● Information shown:
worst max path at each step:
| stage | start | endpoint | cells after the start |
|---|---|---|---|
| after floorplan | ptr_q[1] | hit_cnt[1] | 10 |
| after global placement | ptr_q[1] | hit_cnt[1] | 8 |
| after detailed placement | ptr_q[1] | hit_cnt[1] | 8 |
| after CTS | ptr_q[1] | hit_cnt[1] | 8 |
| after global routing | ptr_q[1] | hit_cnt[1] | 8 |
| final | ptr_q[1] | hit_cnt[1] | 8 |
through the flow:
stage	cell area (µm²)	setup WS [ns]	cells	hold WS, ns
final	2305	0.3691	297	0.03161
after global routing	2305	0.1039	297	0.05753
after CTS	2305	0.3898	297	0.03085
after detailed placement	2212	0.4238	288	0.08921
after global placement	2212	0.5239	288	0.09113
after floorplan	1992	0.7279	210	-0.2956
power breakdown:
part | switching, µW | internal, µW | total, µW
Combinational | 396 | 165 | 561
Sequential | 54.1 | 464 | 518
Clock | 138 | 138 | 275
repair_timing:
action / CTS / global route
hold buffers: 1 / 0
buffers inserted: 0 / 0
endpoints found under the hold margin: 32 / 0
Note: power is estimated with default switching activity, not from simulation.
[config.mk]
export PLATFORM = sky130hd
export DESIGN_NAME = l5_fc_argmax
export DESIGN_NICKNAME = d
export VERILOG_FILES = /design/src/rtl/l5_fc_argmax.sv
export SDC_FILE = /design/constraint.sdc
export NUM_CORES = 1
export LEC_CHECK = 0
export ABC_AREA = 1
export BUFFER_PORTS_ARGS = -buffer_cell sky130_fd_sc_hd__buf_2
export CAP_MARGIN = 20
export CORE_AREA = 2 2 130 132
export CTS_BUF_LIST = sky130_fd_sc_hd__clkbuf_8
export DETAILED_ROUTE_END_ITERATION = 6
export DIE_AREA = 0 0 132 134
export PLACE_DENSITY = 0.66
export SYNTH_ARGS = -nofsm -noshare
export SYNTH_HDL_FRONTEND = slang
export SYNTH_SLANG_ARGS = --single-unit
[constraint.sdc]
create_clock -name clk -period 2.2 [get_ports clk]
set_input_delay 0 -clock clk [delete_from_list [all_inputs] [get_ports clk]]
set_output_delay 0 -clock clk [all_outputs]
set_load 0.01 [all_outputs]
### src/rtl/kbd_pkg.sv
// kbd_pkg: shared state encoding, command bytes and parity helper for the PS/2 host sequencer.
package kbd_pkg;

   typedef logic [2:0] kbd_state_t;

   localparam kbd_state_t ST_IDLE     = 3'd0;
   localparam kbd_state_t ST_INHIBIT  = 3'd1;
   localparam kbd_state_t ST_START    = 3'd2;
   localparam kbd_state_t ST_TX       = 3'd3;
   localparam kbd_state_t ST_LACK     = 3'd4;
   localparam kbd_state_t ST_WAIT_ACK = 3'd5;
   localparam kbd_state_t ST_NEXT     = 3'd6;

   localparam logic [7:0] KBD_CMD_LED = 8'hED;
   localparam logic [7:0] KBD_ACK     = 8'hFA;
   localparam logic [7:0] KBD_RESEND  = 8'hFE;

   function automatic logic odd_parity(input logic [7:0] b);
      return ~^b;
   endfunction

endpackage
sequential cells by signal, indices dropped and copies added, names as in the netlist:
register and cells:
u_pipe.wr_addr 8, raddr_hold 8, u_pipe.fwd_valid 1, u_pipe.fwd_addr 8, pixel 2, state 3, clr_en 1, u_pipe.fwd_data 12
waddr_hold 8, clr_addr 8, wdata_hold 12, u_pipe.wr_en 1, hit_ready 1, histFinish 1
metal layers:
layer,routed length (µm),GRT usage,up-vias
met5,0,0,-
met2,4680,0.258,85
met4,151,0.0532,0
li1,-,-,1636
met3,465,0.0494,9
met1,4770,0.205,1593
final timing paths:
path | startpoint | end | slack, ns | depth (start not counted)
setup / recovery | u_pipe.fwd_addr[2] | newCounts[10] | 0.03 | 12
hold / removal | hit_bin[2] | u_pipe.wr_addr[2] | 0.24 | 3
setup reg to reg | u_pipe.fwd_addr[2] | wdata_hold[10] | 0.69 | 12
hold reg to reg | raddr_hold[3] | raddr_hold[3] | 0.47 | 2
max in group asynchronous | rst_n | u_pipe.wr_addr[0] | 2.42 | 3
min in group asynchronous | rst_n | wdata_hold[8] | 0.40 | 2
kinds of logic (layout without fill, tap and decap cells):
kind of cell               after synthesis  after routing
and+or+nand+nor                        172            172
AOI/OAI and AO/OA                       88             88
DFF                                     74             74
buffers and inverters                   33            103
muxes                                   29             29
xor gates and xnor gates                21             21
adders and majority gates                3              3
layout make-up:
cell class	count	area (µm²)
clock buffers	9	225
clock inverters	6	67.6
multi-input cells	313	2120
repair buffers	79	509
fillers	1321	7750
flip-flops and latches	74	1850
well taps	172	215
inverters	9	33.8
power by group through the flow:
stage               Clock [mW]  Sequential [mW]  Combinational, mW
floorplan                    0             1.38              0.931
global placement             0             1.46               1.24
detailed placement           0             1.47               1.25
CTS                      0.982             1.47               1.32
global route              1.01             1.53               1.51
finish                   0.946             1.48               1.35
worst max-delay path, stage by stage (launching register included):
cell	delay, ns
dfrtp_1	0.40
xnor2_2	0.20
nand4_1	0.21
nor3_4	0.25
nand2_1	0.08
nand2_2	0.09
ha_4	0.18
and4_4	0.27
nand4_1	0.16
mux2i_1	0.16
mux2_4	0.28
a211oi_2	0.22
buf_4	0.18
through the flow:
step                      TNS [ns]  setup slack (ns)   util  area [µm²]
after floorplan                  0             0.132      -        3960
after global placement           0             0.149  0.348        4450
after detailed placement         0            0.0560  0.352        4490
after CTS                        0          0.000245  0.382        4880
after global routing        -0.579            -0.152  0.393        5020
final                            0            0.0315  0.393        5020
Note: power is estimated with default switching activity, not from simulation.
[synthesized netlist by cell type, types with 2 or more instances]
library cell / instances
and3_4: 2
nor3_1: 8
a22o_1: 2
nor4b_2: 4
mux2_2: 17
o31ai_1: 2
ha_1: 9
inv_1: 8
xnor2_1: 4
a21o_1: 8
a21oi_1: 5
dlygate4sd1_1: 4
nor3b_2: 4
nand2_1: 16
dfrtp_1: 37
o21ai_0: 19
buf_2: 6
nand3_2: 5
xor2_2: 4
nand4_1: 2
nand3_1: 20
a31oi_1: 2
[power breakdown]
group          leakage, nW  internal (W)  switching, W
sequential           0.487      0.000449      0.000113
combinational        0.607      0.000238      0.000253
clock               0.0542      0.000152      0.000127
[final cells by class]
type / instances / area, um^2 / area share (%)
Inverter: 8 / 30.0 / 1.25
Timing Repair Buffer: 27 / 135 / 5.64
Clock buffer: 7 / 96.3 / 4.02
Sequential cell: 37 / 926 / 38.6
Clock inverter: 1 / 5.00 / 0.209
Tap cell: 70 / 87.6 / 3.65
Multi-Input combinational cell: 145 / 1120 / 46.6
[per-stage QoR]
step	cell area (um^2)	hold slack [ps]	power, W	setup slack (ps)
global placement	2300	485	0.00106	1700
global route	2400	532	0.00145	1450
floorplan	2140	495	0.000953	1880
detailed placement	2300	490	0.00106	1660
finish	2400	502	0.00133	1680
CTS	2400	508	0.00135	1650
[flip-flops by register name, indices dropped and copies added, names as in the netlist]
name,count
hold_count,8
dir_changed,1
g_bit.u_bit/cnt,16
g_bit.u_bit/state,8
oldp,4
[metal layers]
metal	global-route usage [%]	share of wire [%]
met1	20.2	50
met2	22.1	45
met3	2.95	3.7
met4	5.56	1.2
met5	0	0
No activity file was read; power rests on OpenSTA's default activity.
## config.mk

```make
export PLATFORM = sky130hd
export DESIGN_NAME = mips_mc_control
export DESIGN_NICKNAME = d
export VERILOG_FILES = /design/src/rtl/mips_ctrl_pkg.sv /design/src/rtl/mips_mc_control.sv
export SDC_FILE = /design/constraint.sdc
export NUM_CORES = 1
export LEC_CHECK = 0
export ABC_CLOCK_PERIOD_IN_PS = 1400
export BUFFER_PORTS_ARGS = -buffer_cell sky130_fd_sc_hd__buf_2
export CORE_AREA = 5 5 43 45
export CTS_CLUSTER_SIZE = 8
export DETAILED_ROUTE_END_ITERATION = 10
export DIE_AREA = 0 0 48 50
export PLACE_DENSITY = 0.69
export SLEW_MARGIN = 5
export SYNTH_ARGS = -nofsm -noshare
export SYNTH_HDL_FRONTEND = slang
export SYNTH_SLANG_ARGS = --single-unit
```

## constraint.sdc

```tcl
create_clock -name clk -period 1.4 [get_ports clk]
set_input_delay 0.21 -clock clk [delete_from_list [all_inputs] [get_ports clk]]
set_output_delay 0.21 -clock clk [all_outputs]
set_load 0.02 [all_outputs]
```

● Exercise goal:
Beginning with the line containing "routing | ptr_q[1] | hit_cnt[1] | 8 |" and ending with the line containing "endpoints found under the hold margin: 32 / 0", extract those lines exactly from the listing above, and only those.

● Solution below:
| after global routing | ptr_q[1] | hit_cnt[1] | 8 |
| final | ptr_q[1] | hit_cnt[1] | 8 |
through the flow:
stage	cell area (µm²)	setup WS [ns]	cells	hold WS, ns
final	2305	0.3691	297	0.03161
after global routing	2305	0.1039	297	0.05753
after CTS	2305	0.3898	297	0.03085
after detailed placement	2212	0.4238	288	0.08921
after global placement	2212	0.5239	288	0.09113
after floorplan	1992	0.7279	210	-0.2956
power breakdown:
part | switching, µW | internal, µW | total, µW
Combinational | 396 | 165 | 561
Sequential | 54.1 | 464 | 518
Clock | 138 | 138 | 275
repair_timing:
action / CTS / global route
hold buffers: 1 / 0
buffers inserted: 0 / 0
endpoints found under the hold margin: 32 / 0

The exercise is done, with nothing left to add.